## [Instructions for the task]
Work out how many lines below contain the word "logic". Only the number is wanted.

## [Provided data]
`src/rtl/fupa_ram.sv`:
```
// Generic single-write, single-read RAM with registered read data.
`timescale 1ns / 1ps
module fupa_ram #(
  parameter int WIDTH = 8,
  parameter int DEPTH = 16
) (
  input  logic                     clk,
  input  logic                     we,
  input  logic [$clog2(DEPTH)-1:0] waddr,
  input  logic [WIDTH-1:0]         wdata,
  input  logic [$clog2(DEPTH)-1:0] raddr,
  output logic [WIDTH-1:0]         rdata
);

  logic [WIDTH-1:0] mem [DEPTH];
  logic [WIDTH-1:0] rdata_r;

  always_ff @(posedge clk) begin
    if (we) begin
      mem[waddr] <= wdata;
    end
    rdata_r <= mem[raddr];
  end

  assign rdata = rdata_r;

endmodule

```
`config.mk`:
```
export PLATFORM = sky130hd
export DESIGN_NAME = fupa_ram
export DESIGN_NICKNAME = d
export VERILOG_FILES = /design/src/rtl/fupa_ram.sv
export SDC_FILE = /design/constraint.sdc
export NUM_CORES = 1
export LEC_CHECK = 0
export ABC_CLOCK_PERIOD_IN_PS = 1700
export BUFFER_PORTS_ARGS = -buffer_cell sky130_fd_sc_hd__buf_2
export CORE_ASPECT_RATIO = 1.4
export CORE_UTILIZATION = 54
export DETAILED_ROUTE_END_ITERATION = 7
export PLACE_DENSITY_LB_ADDON = 0.05
export SYNTH_ARGS = -nofsm -noshare
export SYNTH_HDL_FRONTEND = slang
export SYNTH_SLANG_ARGS = --single-unit
```
`constraint.sdc`:
```
create_clock -name clk -period 1.7 [get_ports clk]
set_clock_uncertainty 0.15 [all_clocks]
set_input_delay 0 -clock clk [delete_from_list [all_inputs] [get_ports clk]]
set_output_delay 0 -clock clk [all_outputs]
set_load 0.03 [all_outputs]
```
==> flow_metrics.tcl <==
set metrics [dict create \
    ctsHoldBuffers 10 \
    critPathMaxStageDelay_ns 0.51 \
    ys_ff_latch 136 \
    hp-class "input pin to flop" \
    row_count 41 \
    place.detailed.hpwl_um 5820 \
    met2_usage 0.326 \
    max_cap_violations 0 \
    final_core_util 0.674 \
    die_h_um 118 \
    core_sq_um 9130 \
    ant_nets 0 \
    clock-sinks 136 \
    htreeDepth 4 \
    cts_setup_buffers 0 \
    route.detailed.drc 4 \
    antenna_found_initial 0 \
    tightest_slew_ns 0.343 \
    dr_total_vias 2398 \
    cts_tree "built" \
    period_share 0.855 \
    synth.distinct_cells 19 \
    crit_slowest_cell "mux4_1" \
    post_cts_resized 0 \
    grt_use_met3 0.0638 \
    criticalPathCategory "flop to flop" \
    fin_setup_tns_ns 0 \
    hold_viol 0 \
    clk_latency_ns 0.41 \
    max-vdd-ir-drop_v 0.000881 \
    required_ns 1.84 \
    rsz0062_at_grt "false" \
    report.final.slew_viol_count 0 \
    overflow 0 \
    crit_path_cell_trace "mux4_1 > a22oi_1 > nand2_1" \
    syn-cell-area_sq_um 5150 \
    seq_area_frac_synth 0.778 \
    setup_viol 0 \
    dr.pass1.iters 6 \
    grt_pass1_vias 2485 \
    clockBufferDepth 2 \
    hold_start "raddr[3]" \
    power_leakage_nw 2.13 \
    cp-start-kind "flop" \
    io_buffers 25 \
    diodes 0 \
    final_cell_area_sq_um 6160 \
    crit_arrival_ns 1.59 \
    failed_checks "design-rule violations" \
    cp-startpoint "mem[1][1]" \
    grt_max_degree 33 \
    max-slew-margin-rel 0.771 \
    syn-instance-count 229 \
    dieArea_sq_um 9930 \
    fin_nets 314 \
    pin_count 26 \
    crit_path_end_kind "flop" \
    worstPathMaxFanout 1 \
    wirelength_um 9040 \
    start_util 0.564 \
    avgSynthCellArea_sq_um 22.5 \
    layout_min_cycle_time_ns 1.45 \
    grtUsageTotal 0.198 \
    power.density_nw_per_um2 1200 \
    wire_per_inst_um 21.7 \
    drt_iter0_drc 207 \
    placed_area_sq_um 5530 \
    busiest_layer "met2" \
    use_met1 0.250 \
    grt_pass1_wl_um 14000 \
    root_buffer "clkbuf_16" \
    cts_made_buffers 17 \
    fp.dieW_um 84.5 \
    status "finished with violations" \
    fmax_mhz 688 \
    clk_pin_slew_worst_paths_ns 0.05 \
    routed_via_density 5.76 \
    fin_hold_ws_ns 0.0306 \
    syn_to_final_growth_pct 19.6 \
    yosys_warnings 0 \
    place.gp.congestion 0.753 \
    syn_nets 247 \
    r2r_start "mem[1][1]" \
    drive_gt1_frac 0.298 \
]
==> synthesized netlist by cell type <==
library cell     number  share of area
nand2b_1              2         0.0024
or3b_2                1         0.0017
a22oi_1              16          0.023
nor2b_1               1         0.0012
buf_6                 3         0.0066
and2_1                1         0.0012
buf_2                 3         0.0029
edfxtp_1            128           0.75
mux4_1               14          0.071
nand2_1               9         0.0066
dfxtp_1               8          0.031
nor3_1                4         0.0039
nand3b_1              2         0.0029
clkdlybuf4s25_2       3         0.0058
mux4_2               18          0.079
nand3_1               1        0.00097
buf_4                 1         0.0015
and2b_1               1         0.0015
nor2_1               13         0.0095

## [Final answer]
8